第6話 初めてと二度目

 出発前の無駄話で時間を費やしている間に、日は高くなり、城郭の門で両脇に構える朱塗りの柱も鮮やかに輝きだし、青鎖の窓枠も光を受けて王玄策たち一行の旅立ちを送り出そうとしているかのようだった。


 だが、まだ長安の街から一歩も外に出ていないうちから、副使である蒋師仁には旅の前途の多難であることが心の重荷として、脚絆を巻いた足を鈍らせる。


 蒋師仁の気重さなどつゆ知らず、王玄策と髭が濃く顔が大きい劉仁楷は気軽な会話を続けていた。


「王正使。大船といえば、陸路で天竺に向かうのではなく、揚州か広州あたりから船に乗って行く方法もあるんじゃないですかね?」


「ああ、先日、どこだかの寺で会った彼岸という法師が、海路で天竺を目指して、釈尊が生まれ育った地に身を置いて仏の教えの真理に接してみたい、と言っていました。確かに仏法を求めて天竺に行くことが最大の目的なら、陸路よりも海路の方が疲れなくていいかもしれませんね。……船酔いしなければ、の話ですけど」


 水で口を湿し終えた王玄策は、小さく舌を出して唇を舐めた。


 朝露に濡れた牡丹の花のような艶っぽさのある唇だ。


「とはいっても私たちは、ただ真っ直ぐ天竺に行けばいいというものではありません。天竺国、というか天竺という地方にあるマガダ国に行くのが最大の目標ですが、天竺という地域にはマガダ国以外にも多くの国があることが分かっているのよ。それらの国もなるべく多く巡って見聞を広め、かつ、大唐帝国との友誼を深める、という大きく幅広い目標があるのよね。だから海路ってわけにはいかないと思います。ちょっとした思いつきの質問に真剣勝負で回答しちゃって申し訳ないですけど」


 蒋師仁もまた、自分の腰に提げた瓢箪からほんの一口水を飲んだ。


 水を飲みたかったわけではなく、瓢箪の中に水が入っているかどうかを確認したかっただけだ。

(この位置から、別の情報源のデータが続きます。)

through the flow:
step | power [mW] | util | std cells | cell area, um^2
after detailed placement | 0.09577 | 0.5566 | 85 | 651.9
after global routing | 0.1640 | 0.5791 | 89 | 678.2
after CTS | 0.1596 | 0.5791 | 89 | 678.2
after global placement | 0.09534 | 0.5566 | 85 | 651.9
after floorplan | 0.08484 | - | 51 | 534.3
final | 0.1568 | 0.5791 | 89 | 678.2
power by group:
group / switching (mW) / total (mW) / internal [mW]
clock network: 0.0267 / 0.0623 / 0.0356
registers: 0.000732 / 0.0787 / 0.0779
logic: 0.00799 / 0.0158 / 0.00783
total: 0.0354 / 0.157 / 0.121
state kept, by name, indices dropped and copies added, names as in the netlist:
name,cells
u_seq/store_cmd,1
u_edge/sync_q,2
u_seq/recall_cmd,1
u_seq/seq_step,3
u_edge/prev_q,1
File: src/rtl/dcb_pkg.sv
package dcb_pkg;
  // default geometry of the banked data array
  localparam int unsigned DEF_PORTS      = 4;
  localparam int unsigned DEF_BANKS      = 8;
  localparam int unsigned DEF_ADDR_W     = 32;
  localparam int unsigned DEF_LINE_BYTES = 32;
  localparam int unsigned DEF_WORD_BYTES = 4;
  localparam int unsigned DEF_ROWS       = 128;

  // phase of the instruction currently presented
  typedef enum logic {
    PH_FRESH   = 1'b0,  // nothing served yet
    PH_SERVING = 1'b1   // part of the instruction already served
  } phase_e;
endpackage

「それに、私たちは、途中で吐蕃国とネパール国にも寄って修好に努めなければなりません。だからやっぱり海路というのは無理なのよねえ。かてて加えて、私としては、皇帝陛下から極秘任務も請け負っていて、それが天竺のどこに行けば見つかるかは現時点では不透明だけど、どう考えても海上で見つけられるような性質のものじゃないから……」


 大胆な王玄策の言葉に驚いたのは副使の蒋師仁だ。


 副使を拝命してはいるが、皇帝直々の極秘任務など何も聞いていない。


 正使である王玄策だけが聞いているのだ。


「お、王正使。極秘任務の存在など、軽々しく口にしない方が良いのでは……」


「ああ、心配しなくてもいいわよ蒋副使。極秘任務といっても、そんな大したことではないから。皇帝陛下個人的なこと、っていう意味であって、大唐帝国の機密に関することってわけじゃないから」


 長い黒髪を波のように揺らしながら、王玄策は軽い口調で言った。市場で甘い乾し棗を食べて美味しかった、といった日常会話をしているかのごときである。

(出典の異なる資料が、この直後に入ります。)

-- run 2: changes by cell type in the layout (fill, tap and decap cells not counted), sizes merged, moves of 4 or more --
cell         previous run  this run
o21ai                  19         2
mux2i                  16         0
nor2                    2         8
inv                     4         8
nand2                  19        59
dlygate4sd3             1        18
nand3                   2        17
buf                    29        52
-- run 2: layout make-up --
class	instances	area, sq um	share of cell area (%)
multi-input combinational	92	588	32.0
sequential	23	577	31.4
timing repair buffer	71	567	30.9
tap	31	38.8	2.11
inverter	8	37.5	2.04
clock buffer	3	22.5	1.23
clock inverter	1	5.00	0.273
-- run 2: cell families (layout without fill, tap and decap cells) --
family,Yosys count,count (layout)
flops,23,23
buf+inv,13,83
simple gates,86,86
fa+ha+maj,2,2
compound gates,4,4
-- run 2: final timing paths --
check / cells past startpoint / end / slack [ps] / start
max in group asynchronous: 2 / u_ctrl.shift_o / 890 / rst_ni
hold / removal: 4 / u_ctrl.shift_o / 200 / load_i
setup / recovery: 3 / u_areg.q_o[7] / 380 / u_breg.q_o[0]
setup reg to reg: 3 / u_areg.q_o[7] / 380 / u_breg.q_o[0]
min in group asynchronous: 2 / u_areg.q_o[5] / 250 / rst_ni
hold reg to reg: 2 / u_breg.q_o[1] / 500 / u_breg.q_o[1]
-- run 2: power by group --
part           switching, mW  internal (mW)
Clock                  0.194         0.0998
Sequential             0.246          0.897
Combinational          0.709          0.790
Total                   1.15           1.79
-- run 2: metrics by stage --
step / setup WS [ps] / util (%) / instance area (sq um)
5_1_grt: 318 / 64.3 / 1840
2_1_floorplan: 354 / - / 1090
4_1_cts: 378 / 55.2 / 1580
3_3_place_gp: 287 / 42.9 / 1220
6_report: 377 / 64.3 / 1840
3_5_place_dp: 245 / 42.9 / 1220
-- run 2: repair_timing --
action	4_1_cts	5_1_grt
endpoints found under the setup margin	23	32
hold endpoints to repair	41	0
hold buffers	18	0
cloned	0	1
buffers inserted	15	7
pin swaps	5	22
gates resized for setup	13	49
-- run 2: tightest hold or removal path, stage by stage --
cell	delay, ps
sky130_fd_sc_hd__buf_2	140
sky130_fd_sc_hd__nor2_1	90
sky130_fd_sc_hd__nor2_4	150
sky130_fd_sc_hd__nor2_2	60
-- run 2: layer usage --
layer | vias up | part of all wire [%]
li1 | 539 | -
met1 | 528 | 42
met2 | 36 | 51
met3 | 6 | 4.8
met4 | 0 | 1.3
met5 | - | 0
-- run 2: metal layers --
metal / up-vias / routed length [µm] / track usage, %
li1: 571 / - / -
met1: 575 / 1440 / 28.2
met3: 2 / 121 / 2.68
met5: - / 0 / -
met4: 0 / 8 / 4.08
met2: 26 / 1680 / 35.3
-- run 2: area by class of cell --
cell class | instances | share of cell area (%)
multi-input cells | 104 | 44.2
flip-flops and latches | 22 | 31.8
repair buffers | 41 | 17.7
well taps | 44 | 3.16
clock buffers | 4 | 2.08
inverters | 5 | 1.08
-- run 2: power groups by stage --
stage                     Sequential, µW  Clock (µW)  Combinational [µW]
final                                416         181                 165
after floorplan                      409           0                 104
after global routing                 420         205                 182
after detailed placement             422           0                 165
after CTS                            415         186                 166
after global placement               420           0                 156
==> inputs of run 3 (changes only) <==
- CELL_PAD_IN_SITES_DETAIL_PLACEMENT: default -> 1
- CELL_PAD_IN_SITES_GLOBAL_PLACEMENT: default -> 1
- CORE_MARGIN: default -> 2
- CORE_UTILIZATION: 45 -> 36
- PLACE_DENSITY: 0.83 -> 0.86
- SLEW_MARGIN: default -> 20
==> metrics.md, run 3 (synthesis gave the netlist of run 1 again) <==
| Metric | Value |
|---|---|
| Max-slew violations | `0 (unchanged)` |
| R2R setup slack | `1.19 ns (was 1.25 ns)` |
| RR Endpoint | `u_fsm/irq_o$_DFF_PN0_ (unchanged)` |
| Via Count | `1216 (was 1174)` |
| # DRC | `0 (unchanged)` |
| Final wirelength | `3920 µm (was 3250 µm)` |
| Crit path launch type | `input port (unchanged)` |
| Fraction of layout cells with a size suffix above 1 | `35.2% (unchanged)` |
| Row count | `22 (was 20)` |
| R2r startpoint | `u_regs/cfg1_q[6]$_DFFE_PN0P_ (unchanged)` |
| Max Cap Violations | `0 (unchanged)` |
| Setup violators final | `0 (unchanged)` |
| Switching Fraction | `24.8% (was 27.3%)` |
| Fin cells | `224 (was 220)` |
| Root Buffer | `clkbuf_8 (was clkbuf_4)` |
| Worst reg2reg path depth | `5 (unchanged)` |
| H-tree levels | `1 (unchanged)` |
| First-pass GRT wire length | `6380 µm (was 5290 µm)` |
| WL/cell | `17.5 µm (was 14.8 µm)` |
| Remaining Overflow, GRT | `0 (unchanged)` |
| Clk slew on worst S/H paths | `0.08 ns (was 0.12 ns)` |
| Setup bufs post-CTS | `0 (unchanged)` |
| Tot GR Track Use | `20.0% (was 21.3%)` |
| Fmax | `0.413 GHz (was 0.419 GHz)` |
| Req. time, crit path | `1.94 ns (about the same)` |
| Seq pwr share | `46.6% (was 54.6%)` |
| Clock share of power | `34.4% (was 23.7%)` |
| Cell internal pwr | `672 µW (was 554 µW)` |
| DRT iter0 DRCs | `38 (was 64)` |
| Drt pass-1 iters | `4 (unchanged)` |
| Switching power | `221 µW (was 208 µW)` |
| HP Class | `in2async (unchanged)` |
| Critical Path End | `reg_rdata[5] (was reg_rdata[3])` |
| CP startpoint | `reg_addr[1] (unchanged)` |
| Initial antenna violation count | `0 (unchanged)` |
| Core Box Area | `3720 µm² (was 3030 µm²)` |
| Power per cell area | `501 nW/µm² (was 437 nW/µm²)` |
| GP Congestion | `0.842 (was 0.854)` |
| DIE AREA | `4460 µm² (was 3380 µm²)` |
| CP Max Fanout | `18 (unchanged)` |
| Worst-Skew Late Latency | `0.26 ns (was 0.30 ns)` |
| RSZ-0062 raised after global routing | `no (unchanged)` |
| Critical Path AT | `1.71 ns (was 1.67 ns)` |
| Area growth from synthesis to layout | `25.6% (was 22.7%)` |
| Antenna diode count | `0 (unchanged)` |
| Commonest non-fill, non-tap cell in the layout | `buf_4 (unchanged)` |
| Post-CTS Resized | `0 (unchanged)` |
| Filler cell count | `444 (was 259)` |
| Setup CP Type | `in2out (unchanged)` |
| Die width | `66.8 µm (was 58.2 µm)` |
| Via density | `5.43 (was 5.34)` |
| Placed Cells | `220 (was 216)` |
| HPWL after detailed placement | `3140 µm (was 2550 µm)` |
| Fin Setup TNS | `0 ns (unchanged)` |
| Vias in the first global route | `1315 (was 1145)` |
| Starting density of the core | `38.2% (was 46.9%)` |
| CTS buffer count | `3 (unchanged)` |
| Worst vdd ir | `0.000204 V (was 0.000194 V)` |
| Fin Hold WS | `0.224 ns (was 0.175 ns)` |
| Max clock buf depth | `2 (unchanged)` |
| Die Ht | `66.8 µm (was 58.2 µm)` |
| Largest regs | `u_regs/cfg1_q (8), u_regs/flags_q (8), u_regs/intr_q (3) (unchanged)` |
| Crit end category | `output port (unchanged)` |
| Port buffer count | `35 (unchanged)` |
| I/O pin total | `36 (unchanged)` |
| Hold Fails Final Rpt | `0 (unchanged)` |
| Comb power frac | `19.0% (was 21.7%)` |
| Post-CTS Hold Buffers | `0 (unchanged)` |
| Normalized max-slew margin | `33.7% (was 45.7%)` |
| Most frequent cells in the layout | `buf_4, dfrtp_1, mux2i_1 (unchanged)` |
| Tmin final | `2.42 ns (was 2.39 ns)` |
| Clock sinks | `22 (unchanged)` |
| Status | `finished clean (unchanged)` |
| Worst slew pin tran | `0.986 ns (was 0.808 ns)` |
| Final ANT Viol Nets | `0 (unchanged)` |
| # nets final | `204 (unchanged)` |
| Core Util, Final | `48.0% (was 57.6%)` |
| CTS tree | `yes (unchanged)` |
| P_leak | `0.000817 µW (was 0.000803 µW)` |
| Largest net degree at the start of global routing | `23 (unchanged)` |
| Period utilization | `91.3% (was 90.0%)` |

 王玄策正使は軽く考えることが許されるだろうが、蒋師仁にとっては深刻なことである。

 任務の内容がどのような性質のものかは分からないものの、王正使だけが皇帝陛下から下命されたのだという。


 副使、という立派な肩書きはもらったものの、そこまで信頼されていないということなのだろうか。


 実績は乏しいとはいえ、騎射にせよ剣や槍を使うにせよ、並の兵士には劣らぬと自負している。

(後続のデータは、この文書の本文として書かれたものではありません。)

$ cat config.mk
export PLATFORM = sky130hd
export DESIGN_NAME = aging_repl_unit
export DESIGN_NICKNAME = d
export VERILOG_FILES = /design/src/rtl/aging_pkg.sv /design/src/rtl/aging_frame.sv /design/src/rtl/aging_min_pick.sv /design/src/rtl/aging_repl_unit.sv
export SDC_FILE = /design/constraint.sdc
export NUM_CORES = 1
export LEC_CHECK = 0
export BUFFER_PORTS_ARGS = -buffer_cell sky130_fd_sc_hd__buf_2
export CAP_MARGIN = 20
export CORE_MARGIN = 2
export CORE_UTILIZATION = 30
export DETAILED_ROUTE_END_ITERATION = 16
export SLEW_MARGIN = 20
export SYNTH_ARGS = -nofsm -noshare
export SYNTH_HDL_FRONTEND = slang
export SYNTH_SLANG_ARGS = --single-unit
$ cat constraint.sdc
create_clock -name clk -period 16.23 [get_ports clk]
set_input_delay 3.246 -clock clk [delete_from_list [all_inputs] [get_ports clk]]
set_output_delay 3.246 -clock clk [all_outputs]
set_load 0.01 [all_outputs]
$ cat src/rtl/aging_pkg.sv
package aging_pkg;

  // One aging step: shift right by one, insert the use flag at bit w-1.
  function automatic logic [31:0] age_step(input logic [31:0] cur,
                                           input logic       used,
                                           input int         w);
    logic [31:0] nxt;
    nxt = cur >> 1;
    if (used) nxt = nxt | (32'd1 << (w - 1));
    return nxt;
  endfunction

  // True when candidate must replace the running best (strictly smaller).
  function automatic logic age_beats(input logic [31:0] cand,
                                     input logic [31:0] best);
    return cand < best;
  endfunction

endpackage

$ cat src/rtl/aging_frame.sv
module aging_frame #(
  parameter int AGE_W = 6
) (
  input  logic             clk,
  input  logic             rst_n,
  input  logic             hit,
  input  logic             tick,
  output logic [AGE_W-1:0] age_o,
  output logic             used_o
);
  import aging_pkg::*;

  logic [AGE_W-1:0] age_q;
  logic             used_q;
  logic [AGE_W-1:0] age_next;

  assign age_next = AGE_W'(age_step(32'(age_q), used_q, AGE_W));

  always_ff @(posedge clk or negedge rst_n) begin
    if (!rst_n) begin
      age_q  <= '0;
      used_q <= 1'b0;
    end else if (tick) begin
      age_q  <= age_next;
      used_q <= hit;           // collision: keep it for the next tick
    end else if (hit) begin
      used_q <= 1'b1;
    end
  end

  assign age_o  = age_q;
  assign used_o = used_q;
endmodule

$ cat src/rtl/aging_min_pick.sv
module aging_min_pick #(
  parameter int NUM_FRAMES = 8,
  parameter int AGE_W      = 6,
  parameter int IDX_W      = 3
) (
  input  logic [NUM_FRAMES*AGE_W-1:0] ages,
  output logic [IDX_W-1:0]            min_idx,
  output logic [AGE_W-1:0]            min_age
);
  import aging_pkg::*;

  always_comb begin
    min_idx = '0;
    min_age = ages[AGE_W-1:0];
    for (int i = 1; i < NUM_FRAMES; i++) begin
      if (age_beats(32'(ages[i*AGE_W +: AGE_W]), 32'(min_age))) begin
        min_idx = IDX_W'(i);
        min_age = ages[i*AGE_W +: AGE_W];
      end
    end
  end
endmodule

$ cat src/rtl/aging_repl_unit.sv
module aging_repl_unit #(
  parameter  int NUM_FRAMES = 8,
  parameter  int AGE_W      = 6,
  localparam int IDX_W      = (NUM_FRAMES > 1) ? $clog2(NUM_FRAMES) : 1
) (
  input  logic             clk,
  input  logic             rst_n,
  input  logic             tick,
  input  logic             ref_valid,
  input  logic [IDX_W-1:0] ref_frame,
  output logic [IDX_W-1:0] victim_idx,
  output logic [AGE_W-1:0] victim_age
);

  logic [NUM_FRAMES-1:0]       ref_hit;
  logic [NUM_FRAMES-1:0]       used_bits;
  logic [NUM_FRAMES*AGE_W-1:0] age_flat;

  for (genvar f = 0; f < NUM_FRAMES; f++) begin : g_frame
    assign ref_hit[f] = ref_valid && (ref_frame == IDX_W'(f));

    aging_frame #(.AGE_W(AGE_W)) u_frame (
      .clk    (clk),
      .rst_n  (rst_n),
      .hit    (ref_hit[f]),
      .tick   (tick),
      .age_o  (age_flat[f*AGE_W +: AGE_W]),
      .used_o (used_bits[f])
    );
  end

  aging_min_pick #(
    .NUM_FRAMES (NUM_FRAMES),
    .AGE_W      (AGE_W),
    .IDX_W      (IDX_W)
  ) u_pick (
    .ages    (age_flat),
    .min_idx (victim_idx),
    .min_age (victim_age)
  );

endmodule

# After elaboration in Yosys (flattened, before gate mapping)
# Index checks and enable logic that the tools add are counted.
# totals
ff_bits	56
latchBits	0
ramBits	0
mem_bits_ro	0
input_bits	7
memories	0
# classes
n_addsub	0
mul	0
div_mod_pow	0
order_cmp	7
eq_ne	7
n_shift	0
n_mux	38
bitwise	0
n_reduce_logical	17
# ops
operator	count
$mux 6	15
$lt 6x6->1	7
$mux 1	17
$reduce_bool 2->1	8
$eq 3x3->1 const B	4
$mux 3	4
$logic_and 1x1->1	8
$eq 3x2->1 const B	2
$mux 2	2
$eq 3x1->1 const B	1
$logic_not 3->1	1

# Logic depth before layout (Yosys ltp)
# logic_depth
word_depth	14
mapped_depth	56
ltp_nobuf	53

# Hierarchy
# A second synthesis with hierarchy kept.
# hier_totals
cells_unflattened	376
area_unflattened_um2	4172.8
# by_module_without_submodules
mod	instances	cells_per_inst	area_each_um2	seq_area_each_um2
aging_frame	8	16	287.8	175.2
aging_min_pick	1	240	1774.2	0.0
aging_repl_unit	1	8	96.3	0.0

# Least setup slack after synthesis
# Ideal clock, no wire load.
# synth_timing
path_kind	register to output
from	register g_frame[0].u_frame.age_q[4]
to	output port victim_age[0]
arrival_time_ns	10.146
t_required_ns	12.984
slack_ns	2.838
stages_incl_launch_ff	56
path_buffers	3
cell_sequence	dfrtp_1 > inv_1 > ha_1 > nand2_1 > o21ai_1 > a21o_1 > buf_6 > mux2i_1 > ha_1 > nor2_1 > a221oi_1 > mux2i_1 > o2111a_1 > nor2_2 > nor2_1 > a21oi_1 > inv_1 > ha_1 > [... 20 more ...] > o2111ai_1 > o211ai_2 > mux2_2 > inv_1 > ha_1 > a21o_1 > a21o_1 > a21oi_1 > and2_1 > a31oi_4 > mux2i_1 > ha_1 > a21o_1 > a21o_1 > a21oi_1 > o21a_1 > a31oi_4 > mux2_4
# synth_via
elab_chain_len	14
# synth_lines
item	line	text
from (decl)	aging_frame.sv:13	logic [AGE_W-1:0] age_q;
from (signal assigned)	aging_frame.sv:24	age_q <= age_next;
$lt 6x6->1	aging_pkg.sv:16	return cand < best;
$mux 6 (*)	aging_min_pick.sv:16	if (age_beats(32'(ages[i*AGE_W +: AGE_W]), 32'(min_age))) begin
$lt 6x6->1	aging_pkg.sv:16	
$mux 6 (*)	aging_min_pick.sv:16	
$lt 6x6->1	aging_pkg.sv:16	
$mux 6 (*)	aging_min_pick.sv:16	
$lt 6x6->1	aging_pkg.sv:16	
$mux 6 (*)	aging_min_pick.sv:16	
$lt 6x6->1	aging_pkg.sv:16	
$mux 6 (*)	aging_min_pick.sv:16	
$lt 6x6->1	aging_pkg.sv:16	
$mux 6 (*)	aging_min_pick.sv:16	
$lt 6x6->1	aging_pkg.sv:16	
$mux 6 (*)	aging_min_pick.sv:16	
to (decl)	aging_repl_unit.sv:12	output logic [AGE_W-1:0] victim_age
# Every way passes the cells marked *; elsewhere a longest branch is shown, timed or not.

# Worst setup path after layout
# Ends and elaborated chain as after synthesis.

==> results.md <==
- Status: complete, no violations
- Crit path time final: 15.16 ns
- Bufs on Longest Clock Path: 2
- Final GP Congestion: between 0.8 and 0.9
- Post-CTS Setup Bufs: 0
- Netlist cell types: 59
- Final Setup Violations: 0
- Core Util, Final: 34.4%
- Antenna cells: 0
- CP Capture Type: output port
- Multi-input gate area: 2180 sq um
- Startpoint Class: flop
- Residual DRC: 0
- Port bufs: 15
- Routed len/inst: 13.5 um
- Grt total ovfl: 0
- Worst Hold Class: reg2reg
- Synthesized Nets: 418
- DP HPWL: 5530 um
- Final Hold Fails: 0
- Hold_sp: g_frame[7].u_frame.used_o
- Worst-margin pin slew: 0.885 ns
- Worst skew pair latency: 0.29 ns
- Layout fillers: 1216
- Sequential element share of the synthesized area: 37.2%
- Worst Hold Depth: 2
- Max Used Layer: met4
- Initial antenna violation count: 0
- CTS buffer count: 5
- Die ar.: 13500 sq um
- Slew Viols, Final: 0
- Clock-pin transition on the worst setup and hold timing paths: 0.08 ns
- Critical Path RT: ~13 ns
- DR vias: about 2900
- PostCTS Resize Cnt: 0
- Worst R2R Start: g_frame[4].u_frame.age_o[2]
- Top cell by count, worst path: ha_1
- Vias in the first global route: 2839
- CTS Hold Bufs: 0
- RSZ-0062 raised after global routing: no
- Reg area: 1400 sq um
- Met2 wire len: 3470 um
- Cell Rows: 40
- Clk sink count: 56
- Post-Syn Instances: ~380
- Global Route Usage Sum: 12.0%
- Crit path largest cell delay: 0.46 ns
- Area growth from synthesis to layout: 10.9%
- Via-to-Cell Ratio: approximately 5
- Flops & latches, synth: 56
- Slowest cell on the critical path: or4_1
- First-pass GRT wire length: about 13000 um
- Die X: 116 um
- Critical R2R Capture: g_frame[4].u_frame.age_o[1]
- Fraction of registers with async set/reset: 100%
- Initial drt markers: 179
- CTS H-tree lvls: 2
- Die Y: 116 um
- Antenna-violating nets left: 0
- Reg-to-reg slack, setup: 15.32 ns
- Skew final: 0.00513 ns
- CTS Root Cell: clkbuf_16
- Yosys warns: 0
- F_max: 65.9 MHz
- Drt pass-1 iters: 4
- Fraction of layout instances using a drive strength above 1: between 10% and 20%
- Setup TNS: 0 ns
- Number of synthesized flops with an enable pin: 0
- Core area: roughly 12000 sq um
- Initial core utilization: just over 30%
- Total Wirelength: 7620 um
- Met1 WL: 3830 um
- Critical path class: reg2out
- Worst rel slew slack: 40.2%
- Largest net degree at the start of global routing: 72
- CP Max Fanout: 12
- I/O Pins: 16
- Main flop type after synthesis: dfrtp_1
- CP arrival: about 12 ns
- Hold endpoint: g_frame[7].u_frame.age_o[5]
- Max-Cap Viols: 0
- Cell Area, Synth: 3770 sq um
- Met3 wire length: between 150 and 200 um
- Reg2Reg Depth: 1
- CTS tree: built
- Tcrit/Tclk final: just over 90%
- Layout Nets: 429
- Syn avg cell area: 9.82 sq um
-- cells by family after synthesis --
kind of cell	synth area share (%)
buffers and inverters	4.98
XOR/XNOR	0.465
flip-flops	37.2
AND/OR/NAND/NOR	11.7
AO/OA/AOI/OAI	18.3
adder cells (fa/ha/maj)	9.23
multiplexers	18.2
-- cells in the mapped netlist, types with 2 or more instances --
cell | instances | area share (%)
a211o_1 | 2 | 0.46
a211oi_1 | 2 | 0.40
a21o_1 | 8 | 1.6
a21oi_1 | 16 | 2.1
a221oi_1 | 2 | 0.46
a31oi_1 | 4 | 0.66
a31oi_4 | 2 | 1.1
and4_1 | 2 | 0.46
clkbuf_1 | 10 | 1.0
dfrtp_1 | 56 | 37
ha_1 | 27 | 9.0
inv_1 | 34 | 3.4
mux2_2 | 40 | 12
mux2_4 | 2 | 0.80
mux2i_1 | 19 | 5.0
nand2_1 | 30 | 3.0
nand2b_1 | 5 | 0.83
nand3_1 | 4 | 0.53
nand3b_1 | 2 | 0.40
nand4_1 | 3 | 0.50
nor2_1 | 37 | 3.7
nor2b_1 | 2 | 0.33
o2111ai_1 | 2 | 0.46
o211ai_1 | 2 | 0.40
o211ai_2 | 2 | 0.66
o21a_1 | 2 | 0.40
o21ai_0 | 21 | 2.8
o21ai_1 | 2 | 0.27
o221ai_1 | 2 | 0.46
o22a_1 | 3 | 0.70
o22ai_1 | 7 | 1.2
o32ai_1 | 3 | 0.70
or3_1 | 3 | 0.50
-- critical path: cells and delay by family, from the launching register on --
family | cells | cell delay (ns)
compound gates | 23 | 4.79
fa+ha+maj | 8 | 2.25
simple gates | 11 | 2.12
mux | 6 | 1.61
buf+inv | 5 | 0.44
flops | 1 | 0.43
-- worst max-delay path by stage --
stage / start / end / slack (ns) / cells after the start
after CTS: g_frame[0].u_frame.age_o[4] / victim_age[0] / 1.11 / 53
after floorplan: g_frame[0].u_frame.age_o[4] / victim_age[0] / 2.84 / 55
after global routing: g_frame[0].u_frame.age_o[4] / victim_age[0] / 0.12 / 53
after global placement: g_frame[0].u_frame.age_o[4] / victim_age[0] / 1.68 / 51
final: g_frame[0].u_frame.age_o[4] / victim_age[0] / 1.07 / 53
after detailed placement: g_frame[0].u_frame.age_o[4] / victim_age[0] / 1.53 / 53
-- state kept, by name, summed over array words and instances, names as in the netlist --
register / cells
g_frame.u_frame.used_o: 8
g_frame.u_frame.age_o: 48
-- through the flow --
stage	hold slack, ns	setup WS [ns]	std cells	cell area (sq um)
2_1_floorplan	0.453	2.84	384	3770
3_3_place_gp	0.478	1.68	556	4010
3_5_place_dp	0.487	1.53	556	4010
4_1_cts	0.508	1.11	564	4180
5_1_grt	0.524	0.120	564	4180
6_report	0.501	1.07	564	4180
-- cell usage in the layout, fill, tap and decap left out, types with 3 or more instances in the layout --
cell type and instances:
dfrtp_1 56, mux2_2 40, nor2_1 37, inv_1 34
nand2_1 30, ha_1 27, o21ai_0 21, mux2i_1 19
a21oi_1 16, buf_2 15, a21o_1 8, o22ai_1 7
nand2b_1 5, clkbuf_16 5, a31oi_1 4, nand3_1 4
or3_1 3, o22a_1 3, o32ai_1 3, nand4_1 3
-- final cells by class --
class / count / area share [%]
flip-flops and latches: 56 / 33.5
clock inverters: 3 / 1.11
inverters: 34 / 3.05
well taps: 168 / 5.03
clock buffers: 5 / 2.99
multi-input cells: 281 / 52.2
repair buffers: 17 / 2.15
-- per-layer routing --
metal	track usage, %	vias up
li1	-	1415
met1	15.8	1392
met5	0	-
met4	4.05	0
met3	1.82	14
met2	20.2	37
Power is not shown: default switching activity piles up to over one toggle a cycle in this logic, so the estimate is an artifact.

 二四歳という若さゆえ未熟であるとみなされているのか。


 しかし、若さをいうならば、王玄策正使は、蒋師仁よりも更に若い。


 一八歳だという。ということは、やはり経験の差なのだろうか。


 蒋師仁は、このたび初めて、天竺に行く。


 それに対して年下である王玄策が天竺に向かうのは、これが二度目だという。